A dupla Agnès Jaoui/Jean-Pierre Bacri tem-se feito notar pelas suas colaborações com Alain Resnais - quer em "Smoking / No Smoking" quer em "On Connaît la Chanson"/ "É sempre a mesma cantiga", foi o casal quem assinou o argumento. "O Gosto dos Outros" marca o momento em que Jaoui e Bacri ganham as suas próprias asas: são os autores do argumento, Jaoui realiza, e tanto ela como Bacri se contam entre os muitos actores do filme.
O resultado será apenas um "argumento filmado", acusação recorrente a "O Gosto dos Outros"? Não, definitivamente não, tanto quanto sim, definitivamente sim, se esquecermos as conotações negativas normalmente acarretadas por tal qualificativo.
Não, porque o filme possui uma vibração "concreta" e quase táctil que lhe vem da gestão dos tempos, da articulação da energia dos actores, e até da montagem (tinha que vir daí também, num filme com tanta gente e tanto espaço); sim, porque libertos, por assim dizer, das "circonvoluções" do cinema de Resnais e das marcas próprias do veterano cineasta, "O Gosto dos Outros" vive numa espécie de "limpidez" capaz de revitalizar não só o "cinema de argumento" como algumas das tradições mais populares - e há mais tempo em crise - do cinema francês.
No fundo, era já isso que se pressentia em "On Connait la Chanson", o que não deixou de ser notado; mais simples, mas nem por isso mais simplório, "O Gosto dos Outros" reencontra com superior inteligência o cariz popular e o tom de comédia de "boulevard" que tão cultivado foi (e pelos melhores, Renoir incluido) pela cinematografia francesa.
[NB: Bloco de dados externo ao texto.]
**src/logic/cplx_consts.svh**
```systemverilog
`ifndef CPLX_CONSTS_SVH
`define CPLX_CONSTS_SVH

////////////////////
// datapath widths
`define CPLX_DATA_W 16 // one real or imag part
`define CPLX_A_W    30 // slice port a
`define CPLX_B_W    18 // slice port b
`define CPLX_C_W    48 // slice port c
`define CPLX_P_W    48 // slice accumulator
`define CPLX_RES_W  32 // each result part
`define CPLX_OP_W   3  // opcode field
`define CPLX_LAT    3  // issue to result valid

////////////////////
// apb register map
`define APB_ADDR_W  8
`define REG_OPA     8'h00 // {ar, ai}
`define REG_OPB     8'h04 // {br, bi}
`define REG_CMD     8'h08 // write launches
`define REG_STATUS  8'h0C // bit 0 busy
`define REG_RES_RE  8'h10
`define REG_RES_IM  8'h14

`endif

```
**src/logic/cplx_pkg.sv**
```systemverilog
`include "cplx_consts.svh"

package cplx_pkg;

	////////////////////
	// software opcodes, 5..7 illegal
	typedef enum logic [`CPLX_OP_W-1:0] {
		CMUL  = 3'd0, // a * b
		CMULC = 3'd1, // a * conj(b)
		CADD  = 3'd2, // a + b
		CSUB  = 3'd3, // a - b
		CMAC  = 3'd4  // acc += a * b
	} cplx_op_e;

	////////////////////
	// per-slice alu mode
	typedef enum logic [1:0] {
		MODE_MUL  = 2'd0, // p = a*b
		MODE_MACC = 2'd1, // p = p + a*b
		MODE_ADD  = 2'd2, // p = c + a
		MODE_SUB  = 2'd3  // p = c - a
	} slice_mode_e;

endpackage

```
**src/logic/inst_decoder.sv**
```systemverilog
`include "cplx_consts.svh"

module inst_decoder (
	input  logic                  clk,
	input  logic                  rst_i,
	input  logic [`CPLX_OP_W-1:0] opcode_i,
	input  logic                  issue_i,
	output logic                  legal_o,
	output logic                  valid_o,
	output cplx_pkg::slice_mode_e mode_o,
	output logic                  re_add_o,
	output logic                  im_swap_o
);
	import cplx_pkg::*;

	cplx_op_e    op;
	slice_mode_e mode_d;
	logic        re_add_d;
	logic        im_swap_d;
	logic        launch;

	assign op      = cplx_op_e'(opcode_i);
	assign legal_o = op inside {CMUL, CMULC, CADD, CSUB, CMAC}; // combinational to regs
	assign launch  = issue_i & legal_o;

	////////////////////
	// opcode to slice control
	always_comb begin
		mode_d    = MODE_MUL;
		re_add_d  = 1'b0;
		im_swap_d = 1'b0;
		case (op)
			CMULC: begin
				re_add_d  = 1'b1; // ar*br + ai*bi
				im_swap_d = 1'b1; // ai*br - ar*bi
			end
			CADD:    mode_d = MODE_ADD;
			CSUB:    mode_d = MODE_SUB;
			CMAC:    mode_d = MODE_MACC;
			default: mode_d = MODE_MUL; // CMUL
		endcase
	end

	always_ff @(posedge clk) begin
		if (rst_i) begin
			valid_o   <= 1'b0;
			mode_o    <= MODE_MUL;
			re_add_o  <= 1'b0;
			im_swap_o <= 1'b0;
		end else begin
			valid_o <= launch;
			if (launch) begin
				mode_o    <= mode_d;
				re_add_o  <= re_add_d;
				im_swap_o <= im_swap_d;
			end
		end
	end

endmodule

```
Cinema popular "de autor"? Por uma vez, pelo menos, a expressão parece voltar a fazer sentido.
Qualquer coisa de especial. Percebe-se que há qualquer coisa de especial em "O Gosto dos Outros" logo pelo primeiro plano. Duas personagens (o guarda-costas e o motorista de Castella, o industrial saloio interpretado por Bacri) à conversa, sobre qualquer coisa que nem sequer se chega a perceber muito bem, e sem que ainda saibamos quem eles são nem qual o seu estatuto na narrativa.
É como se o plano fosse uma peça de um "puzzle", e toda a primeira secção do filme, onde se expõem personagens e se esboçam os primeiros indícios do que virá a ser a "intriga", funciona um bocadinho assim: cada parte é apenas uma maneira de chegar ao todo, ao conjunto; e é pelo conjunto, de personagens e de situações, que funciona: diversas pequenas histórias orbitando em torno da "grande" história (a atracção de Castella por uma actriz de teatro, também sua professora de inglês, interpretada ela pela improvável Anne Alvaro), tão autónomas dela como simultaneamente suas rimas e seus comentários.
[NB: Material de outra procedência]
--- src/logic/cplx_consts.svh ---
`ifndef CPLX_CONSTS_SVH
`define CPLX_CONSTS_SVH

////////////////////
// datapath widths
`define CPLX_DATA_W 16 // one real or imag part
`define CPLX_A_W    30 // slice port a
`define CPLX_B_W    18 // slice port b
`define CPLX_C_W    48 // slice port c
`define CPLX_P_W    48 // slice accumulator
`define CPLX_RES_W  32 // each result part
`define CPLX_OP_W   3  // opcode field
`define CPLX_LAT    3  // issue to result valid

////////////////////
// apb register map
`define APB_ADDR_W  8
`define REG_OPA     8'h00 // {ar, ai}
`define REG_OPB     8'h04 // {br, bi}
`define REG_CMD     8'h08 // write launches
`define REG_STATUS  8'h0C // bit 0 busy
`define REG_RES_RE  8'h10
`define REG_RES_IM  8'h14

`endif

--- src/logic/cplx_apb_regs.sv ---
`include "cplx_consts.svh"

module cplx_apb_regs (
	input  logic                      clk,
	input  logic                      rst_i,
	input  logic [`APB_ADDR_W-1:0]    paddr_i,
	input  logic                      psel_i,
	input  logic                      penable_i,
	input  logic                      pwrite_i,
	input  logic [31:0]               pwdata_i,
	output logic [31:0]               prdata_o,
	output logic                      pready_o,
	output logic                      pslverr_o,
	input  logic                      legal_i,
	output logic [`CPLX_OP_W-1:0]     opcode_o,
	output logic                      issue_o,
	output logic [2*`CPLX_DATA_W-1:0] din_1_o,
	output logic [2*`CPLX_DATA_W-1:0] din_2_o,
	input  logic                      res_valid_i,
	input  logic [2*`CPLX_RES_W-1:0]  res_i
);
	localparam int CNT_W = 3; // few cmds fit in the pipe

	logic access, wr, rd;
	logic hit_opa, hit_opb, hit_cmd, hit_sts, hit_re, hit_im, mapped;
	logic launch, busy;
	logic [CNT_W-1:0] inflight_q;
	logic [2*`CPLX_DATA_W-1:0] opa_q, opb_q;
	logic [`CPLX_RES_W-1:0] res_re_q, res_im_q;

	////////////////////
	// address decode
	assign access  = psel_i & penable_i;
	assign wr      = access & pwrite_i;
	assign rd      = access & ~pwrite_i;
	assign hit_opa = (paddr_i == `REG_OPA);
	assign hit_opb = (paddr_i == `REG_OPB);
	assign hit_cmd = (paddr_i == `REG_CMD);
	assign hit_sts = (paddr_i == `REG_STATUS);
	assign hit_re  = (paddr_i == `REG_RES_RE);
	assign hit_im  = (paddr_i == `REG_RES_IM);
	assign mapped  = hit_opa | hit_opb | hit_cmd | hit_sts | hit_re | hit_im;

	assign busy      = |inflight_q;
	assign pready_o  = ~(rd & (hit_re | hit_im) & busy); // stall result reads
	assign issue_o   = wr & hit_cmd; // writes never wait
	assign opcode_o  = pwdata_i[`CPLX_OP_W-1:0];
	assign launch    = issue_o & legal_i;
	assign pslverr_o = access & pready_o & (~mapped | (issue_o & ~legal_i));

	always_ff @(posedge clk) begin
		if (rst_i) begin
			opa_q <= '0;
			opb_q <= '0;
		end else begin
			if (wr & hit_opa)
				opa_q <= pwdata_i;
			if (wr & hit_opb)
				opb_q <= pwdata_i;
		end
	end

	////////////////////
	// in-flight count and capture
	always_ff @(posedge clk) begin
		if (rst_i)
			inflight_q <= '0;
		else if (launch & ~res_valid_i)
			inflight_q <= inflight_q + 1'b1;
		else if (~launch & res_valid_i)
			inflight_q <= inflight_q - 1'b1;
	end

	always_ff @(posedge clk) begin
		if (rst_i) begin
			res_re_q <= '0;
			res_im_q <= '0;
		end else if (res_valid_i) begin
			{res_re_q, res_im_q} <= res_i; // newest wins
		end
	end

	always_comb begin
		prdata_o = '0;
		if (hit_opa)
			prdata_o = opa_q;
		else if (hit_opb)
			prdata_o = opb_q;
		else if (hit_sts)
			prdata_o = {31'b0, busy};
		else if (hit_re)
			prdata_o = res_re_q;
		else if (hit_im)
			prdata_o = res_im_q;
	end

	assign din_1_o = opa_q;
	assign din_2_o = opb_q;

	ap_no_underflow: assert property (@(posedge clk) disable iff (rst_i)
		res_valid_i |-> inflight_q != '0);

endmodule

--- config.mk ---
export PLATFORM = sky130hd
export DESIGN_NAME = cplx_apb_regs
export DESIGN_NICKNAME = d
export VERILOG_FILES = /design/src/logic/cplx_apb_regs.sv
export VERILOG_INCLUDE_DIRS = /design/src /design/src/logic
export SDC_FILE = /design/constraint.sdc
export NUM_CORES = 1
export LEC_CHECK = 0
export BUFFER_PORTS_ARGS = -buffer_cell sky130_fd_sc_hd__clkbuf_2
export CAP_MARGIN = 5
export CORE_MARGIN = 2
export CORE_UTILIZATION = 46
export CTS_CLUSTER_DIAMETER = 200
export DETAILED_ROUTE_END_ITERATION = 10
export PLACE_DENSITY = 0.86
export SLEW_MARGIN = 20
export SYNTH_ARGS = -nofsm -noshare
export SYNTH_HDL_FRONTEND = slang
export SYNTH_SLANG_ARGS = --single-unit
export TNS_END_PERCENT = 50
--- constraint.sdc ---
create_clock -name clk -period 2.2 [get_ports clk]
set_input_delay 0.22 -clock clk [delete_from_list [all_inputs] [get_ports clk]]
set_output_delay 0.22 -clock clk [all_outputs]
set_load 0.03 [all_outputs]
==> summary.txt <==
Run status
  • Result of the run: finished clean

CTS
  • CTS tree: done
  • Count of buffers added by post-CTS timing repair for setup: 0
  • Cts hold-fix bufs: 0
  • H-tree Lvls: 4
  • Root buffer cell: clkbuf_16
  • Clock transition at the registers of the reported paths: 0.06 ns
  • Number of clock sinks: 131
  • Insertion delay of the later-clocked pin in the worst-skew pair: roughly 0.41 ns
  • Clock buffers created by TritonCTS: 17
  • Post-CTS resize count: 0
  • Worst-case clock buffer depth: 2

Timing
  • Setup repair after global routing missed its margin: false
  • Hold Violations, Final: 0
  • Final number of max-transition violations: 0
  • Transition at the pin with the smallest max-transition slack: about 0.84 ns
  • Worst clock skew: 0.0004741 ns
  • Final setup TNS: 0 ns
  • Highest clock rate: 0.5274 GHz
  • Number of setup violations in the final report: 0
  • Share of the clock period used by the worst path: between 80% and 90%
  • Time the final worst path needs with I/O delays and setup: 1.896 ns
  • Worst hold slack across all endpoints: 0.03796 ns
  • Normalized max-slew margin: between 40 and 50%

Setup path
  • Reg2Reg Depth: 4
  • Critical Path RT: 2.55 ns
  • Critical path endpoint category: flop
  • Arrival time of data at the critical path endpoint: ~2.3 ns
  • Type of the worst setup path: in -> reg
  • Startpoint type of the worst setup path: input pin
  • Maximum fanout along the worst path: 2

Logic synthesis
  • Post-Syn Area: roughly 6200 µm²
  • Combinational family with the most area after synthesis: multiplexers
  • Top flip-flop cell by instance count after synthesis: dfxtp_1
  • Fraction of the mapped netlist area in compound gates: less than 1%
  • Average cell area after synthesis: approximately 11 µm²
  • Synth cell types: 32
  • Sequential cell area fraction in the yosys report: between 40% and 50%
  • Share of synthesized cell area in and, or, nand and nor gates: between 10% and 20%
  • Post-synthesis mux area share: 32.24%
  • Area share of xor/xnor cells in the synthesized design: 0.2839%
  • Synthesized flop and latch total: 131
  • Fraction of post-synthesis cell area in the top cell type by area: between 40% and 50%
  • List of most frequent post-synthesis cells: dfxtp_1, mux2i_1, nand2b_1
  • Total number of yosys warnings: 0
  • Dominant cell type by area after synthesis: dfxtp_1
  • Synth Instances: approximately 570
  • Leading post-synthesis cells by cell area: dfxtp_1, mux2i_1, mux4_2, nand2b_1, nor2_1
  • Adder-Cell Fraction of Synth Area: 0.5272%
  • Number of enable flip-flop cells after synthesis: 0
  • Share of flip-flops with an asynchronous set or reset: 0%
  • Most frequent cell after synthesis: dfxtp_1
  • Number of nets in the synthesized netlist: 686

Finish
  • Final std cells w/o fill: 962
  • Final core area utilization: 61.14%
  • P&R area growth vs syn: 30.68%
  • Final-stage net count: 887
  • Share of cells above drive strength 1: 37.91%
  • Number of inserted diodes: 0

Power and ir drop
  • Leakage dissipation: 0.003952 µW
  • Power after layout: 5881 µW
  • Total power density per cell area: 729.3 nW/µm²
  • Maximum resistive drop on vdd: between 0.4 and 0.5 mV

Drt
  • Final antenna-violating net count: 0
  • DR DRC count: 0
  • WL/cell: about 17 µm
  • Vias per std cell: around 5.2
  • Drt first pass iters: 4
  • Via count of the routed design: between 5k and 6k
  • Iteration-0 DRC Markers: 305
  • Total routed wirelength: 16100 µm

GRT
  • Wire length of the first global-routing pass: 25880 µm
  • Antenna violations before repair: 0
  • Via count of the first global-routing pass: around 5.1k
  • GRT overflow: 0
  • Aggregate global-route resource usage: between 20% and 30%
  • Largest net degree at the start of global routing: 65

Floorplanning
  • Die extent in y: 119.8 µm
  • Total I/O pin count: 213
  • Die Area: ~14000 µm²
  • Core Region: 13190 µm²
  • Row Count: 42
  • Initial Util: 46.78%
  • Die X-Extent: 119.8 µm

Placement
  • Placed Cells: about 930
  • Routability congestion estimate: 0.8164
  • Count of buffers inserted at the top-level ports: 212
  • HPWL after detailed placement: ~11000 µm

Worst hold path
  • Min-Delay Path Class: in -> reg
  • Hold Path Stages: 3

Job
  • Number of maximum-capacitance violations: 0
==> kinds of logic (layout without fill, tap and decap cells) <==
kind of cell	count (synthesis)	in the layout
multiplexers	160	160
XOR/XNOR	2	2
AND/OR/NAND/NOR	220	220
adder cells (fa/ha/maj)	2	2
flip-flops	131	131
buffers and inverters	51	264
AO/OA/AOI/OAI	7	7
==> where the power goes <==
part	switching (µW)	internal, µW	leakage, µW
Sequential	41.6	2450	0.00107
Combinational	261	267	0.00259
Clock	1000	1860	0.000292
==> worst paths after layout <==
| check | from | end | slack, ns |
|---|---|---|---|
| setup / recovery | paddr_i[7] | inflight_q[2] | 0.30 |
| hold / removal | res_i[46] | res_re_q[14] | 0.04 |
| setup reg to reg | inflight_q[0] | inflight_q[2] | 0.75 |
| hold reg to reg | inflight_q[2] | inflight_q[2] | 0.49 |
==> sequential cells by signal (all words and copies together) (netlist names) <==
register    cells
din_2_o        32
din_1_o        32
res_im_q       32
inflight_q      3
res_re_q       32
==> cell usage in the layout, fill, tap and decap left out, types with 3 or more instances in the layout <==
master	count
and3_1	33
buf_12	6
buf_4	14
bufinv_16	3
clkbuf_16	17
clkbuf_2	210
clkbuf_8	3
clkinv_2	3
dfxtp_1	131
mux2i_1	129
mux4_2	31
nand2_1	3
nand2b_1	97
nor2_1	69
==> layer usage <==
layer,global-route usage (%),wire length [µm],vias up
li1,-,-,2403
met1,29.26,6735,2411
met2,37.64,7812,183
met3,7.414,1236,26
met4,7.279,320,0
met5,0,0,-
==> final cells by class <==
| cell class | instances | area [µm²] |
|---|---|---|
| timing repair buffer | 231 | 1287 |
| fill | 1126 | 5126 |
| sequential | 131 | 2623 |
| inverter | 2 | 7.507 |
| tap | 176 | 220.2 |
| clock inverter | 9 | 128.9 |
| clock buffer | 22 | 474.2 |
| multi-input combinational | 391 | 3323 |
==> metrics by stage <==
step | instance area [µm²] | setup slack (ns)
final | 8064 | 0.3038
after global routing | 8064 | 0.1870
after floorplan | 6183 | 0.006473
after detailed placement | 7457 | -0.1042
after global placement | 7457 | -0.07229
after CTS | 8060 | 0.3073
==> worst max-delay path, stage by stage <==
cell and delay [ns]:
clkbuf_2 0.09, or2_2 0.32, nor4_2 0.18, and4_1 0.24, ha_1 0.17, inv_1 0.05, fa_1 0.38, xor2_1 0.16
or3_1 0.30, a21oi_1 0.13
Note: power is estimated with default switching activity, not from simulation.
Que, numa estrutura narrativa com tantas linhas, paralelas ou cruzadas, nunca se sinta uma nota em falso, nada apareça como acessório ou "a mais", ao mesmo tempo que nada aparece como demasiado importante para se sobrepôr ao conjunto, eis o sinal inequívoco de que em "O Gosto dos Outros" existe alguma mestria que ficou longe de se esgotar no argumento.
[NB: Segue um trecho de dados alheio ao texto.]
`src/logic/cplx_consts.svh`:
```
`ifndef CPLX_CONSTS_SVH
`define CPLX_CONSTS_SVH

////////////////////
// datapath widths
`define CPLX_DATA_W 16 // one real or imag part
`define CPLX_A_W    30 // slice port a
`define CPLX_B_W    18 // slice port b
`define CPLX_C_W    48 // slice port c
`define CPLX_P_W    48 // slice accumulator
`define CPLX_RES_W  32 // each result part
`define CPLX_OP_W   3  // opcode field
`define CPLX_LAT    3  // issue to result valid

////////////////////
// apb register map
`define APB_ADDR_W  8
`define REG_OPA     8'h00 // {ar, ai}
`define REG_OPB     8'h04 // {br, bi}
`define REG_CMD     8'h08 // write launches
`define REG_STATUS  8'h0C // bit 0 busy
`define REG_RES_RE  8'h10
`define REG_RES_IM  8'h14

`endif

```
`src/logic/cplx_pkg.sv`:
```
`include "cplx_consts.svh"

package cplx_pkg;

	////////////////////
	// software opcodes, 5..7 illegal
	typedef enum logic [`CPLX_OP_W-1:0] {
		CMUL  = 3'd0, // a * b
		CMULC = 3'd1, // a * conj(b)
		CADD  = 3'd2, // a + b
		CSUB  = 3'd3, // a - b
		CMAC  = 3'd4  // acc += a * b
	} cplx_op_e;

	////////////////////
	// per-slice alu mode
	typedef enum logic [1:0] {
		MODE_MUL  = 2'd0, // p = a*b
		MODE_MACC = 2'd1, // p = p + a*b
		MODE_ADD  = 2'd2, // p = c + a
		MODE_SUB  = 2'd3  // p = c - a
	} slice_mode_e;

endpackage

```
`src/logic/complex_alu.sv`:
```
`include "cplx_consts.svh"

module complex_alu (
	input  logic                       clk,
	input  logic                       rst_i,
	input  logic                       valid_i,
	input  cplx_pkg::slice_mode_e      mode_i,
	input  logic                       re_add_i,
	input  logic                       im_swap_i,
	input  logic [2*`CPLX_DATA_W-1:0]  din_1_i, // {ar, ai}
	input  logic [2*`CPLX_DATA_W-1:0]  din_2_i, // {br, bi}
	output logic                       valid_o,
	output logic [2*`CPLX_RES_W-1:0]   dout_o   // {re, im}
);
	import cplx_pkg::*;

	localparam int DW = `CPLX_DATA_W;

	logic [DW-1:0] ar, ai, br, bi;
	logic [`CPLX_A_W-1:0] a_1, a_2, a_3, a_4;
	logic [`CPLX_B_W-1:0] b_1, b_2, b_3, b_4;
	logic [`CPLX_C_W-1:0] c_1, c_3;
	logic [`CPLX_P_W-1:0] p_1, p_2, p_3, p_4;
	logic                 is_add;

	logic [1:0] re_add_d, im_swap_d; // flags follow the slices
	logic [2:0] valid_d;
	logic [`CPLX_P_W-1:0] re_full, im_full;
	logic [`CPLX_RES_W-1:0] re_q, im_q;

	assign {ar, ai} = din_1_i;
	assign {br, bi} = din_2_i;
	assign is_add   = (mode_i == MODE_ADD) || (mode_i == MODE_SUB);

	////////////////////
	// operand routing
	always_comb begin
		a_1 = '0;
		a_2 = '0;
		a_3 = '0;
		a_4 = '0;
		b_1 = '0;
		b_2 = '0;
		b_3 = '0;
		b_4 = '0;
		c_1 = '0;
		c_3 = '0;
		if (is_add) begin
			c_1 = {{(`CPLX_C_W-DW){ar[DW-1]}}, ar}; // real part on core_1
			a_1 = {{(`CPLX_A_W-DW){br[DW-1]}}, br};
			c_3 = {{(`CPLX_C_W-DW){ai[DW-1]}}, ai}; // imag part on core_3
			a_3 = {{(`CPLX_A_W-DW){bi[DW-1]}}, bi};
		end else begin
			a_1 = {{(`CPLX_A_W-DW){ar[DW-1]}}, ar}; // ar*br
			b_1 = {{(`CPLX_B_W-DW){br[DW-1]}}, br};
			a_2 = {{(`CPLX_A_W-DW){ai[DW-1]}}, ai}; // ai*bi
			b_2 = {{(`CPLX_B_W-DW){bi[DW-1]}}, bi};
			a_3 = {{(`CPLX_A_W-DW){ar[DW-1]}}, ar}; // ar*bi
			b_3 = {{(`CPLX_B_W-DW){bi[DW-1]}}, bi};
			a_4 = {{(`CPLX_A_W-DW){ai[DW-1]}}, ai}; // ai*br
			b_4 = {{(`CPLX_B_W-DW){br[DW-1]}}, br};
		end
	end

	dsp_slice core_1 (.clk(clk), .rst_i(rst_i), .a_i(a_1), .b_i(b_1), .c_i(c_1),
		.mode_i(mode_i), .ce_i(valid_i), .p_o(p_1));
	dsp_slice core_2 (.clk(clk), .rst_i(rst_i), .a_i(a_2), .b_i(b_2), .c_i('0),
		.mode_i(mode_i), .ce_i(valid_i), .p_o(p_2)); // no c operand here
	dsp_slice core_3 (.clk(clk), .rst_i(rst_i), .a_i(a_3), .b_i(b_3), .c_i(c_3),
		.mode_i(mode_i), .ce_i(valid_i), .p_o(p_3));
	dsp_slice core_4 (.clk(clk), .rst_i(rst_i), .a_i(a_4), .b_i(b_4), .c_i('0),
		.mode_i(mode_i), .ce_i(valid_i), .p_o(p_4));

	////////////////////
	// combine stage
	assign re_full = re_add_d[1]  ? p_1 + p_2 : p_1 - p_2;
	assign im_full = im_swap_d[1] ? p_4 - p_3 : p_3 + p_4;

	always_ff @(posedge clk) begin
		if (rst_i) begin
			valid_d   <= '0;
			re_add_d  <= '0;
			im_swap_d <= '0;
		end else begin
			valid_d   <= {valid_d[1:0], valid_i};
			re_add_d  <= {re_add_d[0], re_add_i};
			im_swap_d <= {im_swap_d[0], im_swap_i};
		end
	end

	always_ff @(posedge clk) begin
		if (valid_d[1]) begin // P regs hold this op
			re_q <= re_full[`CPLX_RES_W-1:0];
			im_q <= im_full[`CPLX_RES_W-1:0];
		end
	end

	assign valid_o = valid_d[2];
	assign dout_o  = {re_q, im_q};

	ap_latency: assert property (@(posedge clk) disable iff (rst_i)
		valid_o == $past(valid_i, `CPLX_LAT));

endmodule

```
`src/logic/dsp_slice.sv`:
```
`include "cplx_consts.svh"

module dsp_slice (
	input  logic                     clk,
	input  logic                     rst_i,
	input  logic [`CPLX_A_W-1:0]     a_i,
	input  logic [`CPLX_B_W-1:0]     b_i,
	input  logic [`CPLX_C_W-1:0]     c_i,
	input  cplx_pkg::slice_mode_e    mode_i,
	input  logic                     ce_i,
	output logic [`CPLX_P_W-1:0]     p_o
);
	import cplx_pkg::*;

	logic [`CPLX_A_W-1:0] a_q; // input regs, like A2/B2/C
	logic [`CPLX_B_W-1:0] b_q;
	logic [`CPLX_C_W-1:0] c_q;
	slice_mode_e          mode_q;
	logic                 en_q; // op pending in P stage

	logic signed [`CPLX_A_W+`CPLX_B_W-1:0] prod; // 30x18 -> 48
	logic [`CPLX_P_W-1:0] a_ext;
	logic [`CPLX_P_W-1:0] p_d;
	logic [`CPLX_P_W-1:0] p_q;

	////////////////////
	// input register stage
	always_ff @(posedge clk) begin
		if (ce_i) begin
			a_q <= a_i;
			b_q <= b_i;
			c_q <= c_i;
		end
	end

	always_ff @(posedge clk) begin
		if (rst_i) begin
			en_q   <= 1'b0;
			mode_q <= MODE_MUL;
		end else begin
			en_q <= ce_i;
			if (ce_i)
				mode_q <= mode_i;
		end
	end

	////////////////////
	// multiplier and alu
	assign prod  = $signed(a_q) * $signed(b_q);
	assign a_ext = {{(`CPLX_P_W-`CPLX_A_W){a_q[`CPLX_A_W-1]}}, a_q}; // sign extend

	always_comb begin
		case (mode_q)
			MODE_MUL:  p_d = prod;
			MODE_MACC: p_d = p_q + prod; // feedback from P
			MODE_ADD:  p_d = c_q + a_ext;
			default:   p_d = c_q - a_ext; // MODE_SUB
		endcase
	end

	always_ff @(posedge clk) begin
		if (rst_i)
			p_q <= '0;
		else if (en_q)
			p_q <= p_d; // holds while idle
	end

	assign p_o = p_q;

	ap_mode_known: assert property (@(posedge clk) disable iff (rst_i)
		ce_i |-> !$isunknown(mode_i));

endmodule

```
Dizer isso, falar de "cinema de argumento" e falar da importância do conjunto, é dizer o óbvio: que este é também um cinema de personagens, e que a galeria delas é absolutamente notável, no misto de pequenas fraquezas e pequenas forças que caracteriza cada uma. Evitam-se os clichés, ou melhor, joga-se com eles; dir-se-ia, por exemplo, que o trajecto da personagem de Castella é o caminho que o arranca do cliché do pato bravo abrutalhado para o trazer para uma dimensão mais complexa (e é fundamental a cena em que impõe ao gosto da mulher, decoradora de interiores, o seu gosto recém adquirido pela "arte moderna"). E, como na mais nobre tradição do cinema "humanista" e no célebre diálogo renoiriano sobre "toda a gente ter as suas razões", o olhar que se lança sobre as personagens abdica de quaisquer julgamentos: todas são, nas suas desarmantes fragilidades, igualmente compreendidas e igualmente acarinhadas pelo olhar de Agnès Jaoui. Que tem um plano-epílogo, já depois de a narrativa se ter "resolvido" (curiosamente, numa representação de "Hedda Gabler", tal como no "Esther Kahn" de Desplechin), que serve de derradeiro comentário a tudo o que se passou e possui um inesperado poder exaltante: é quando uma pequena filarmónica toma o ecrã para dizer que "não, ninguém lamenta nada".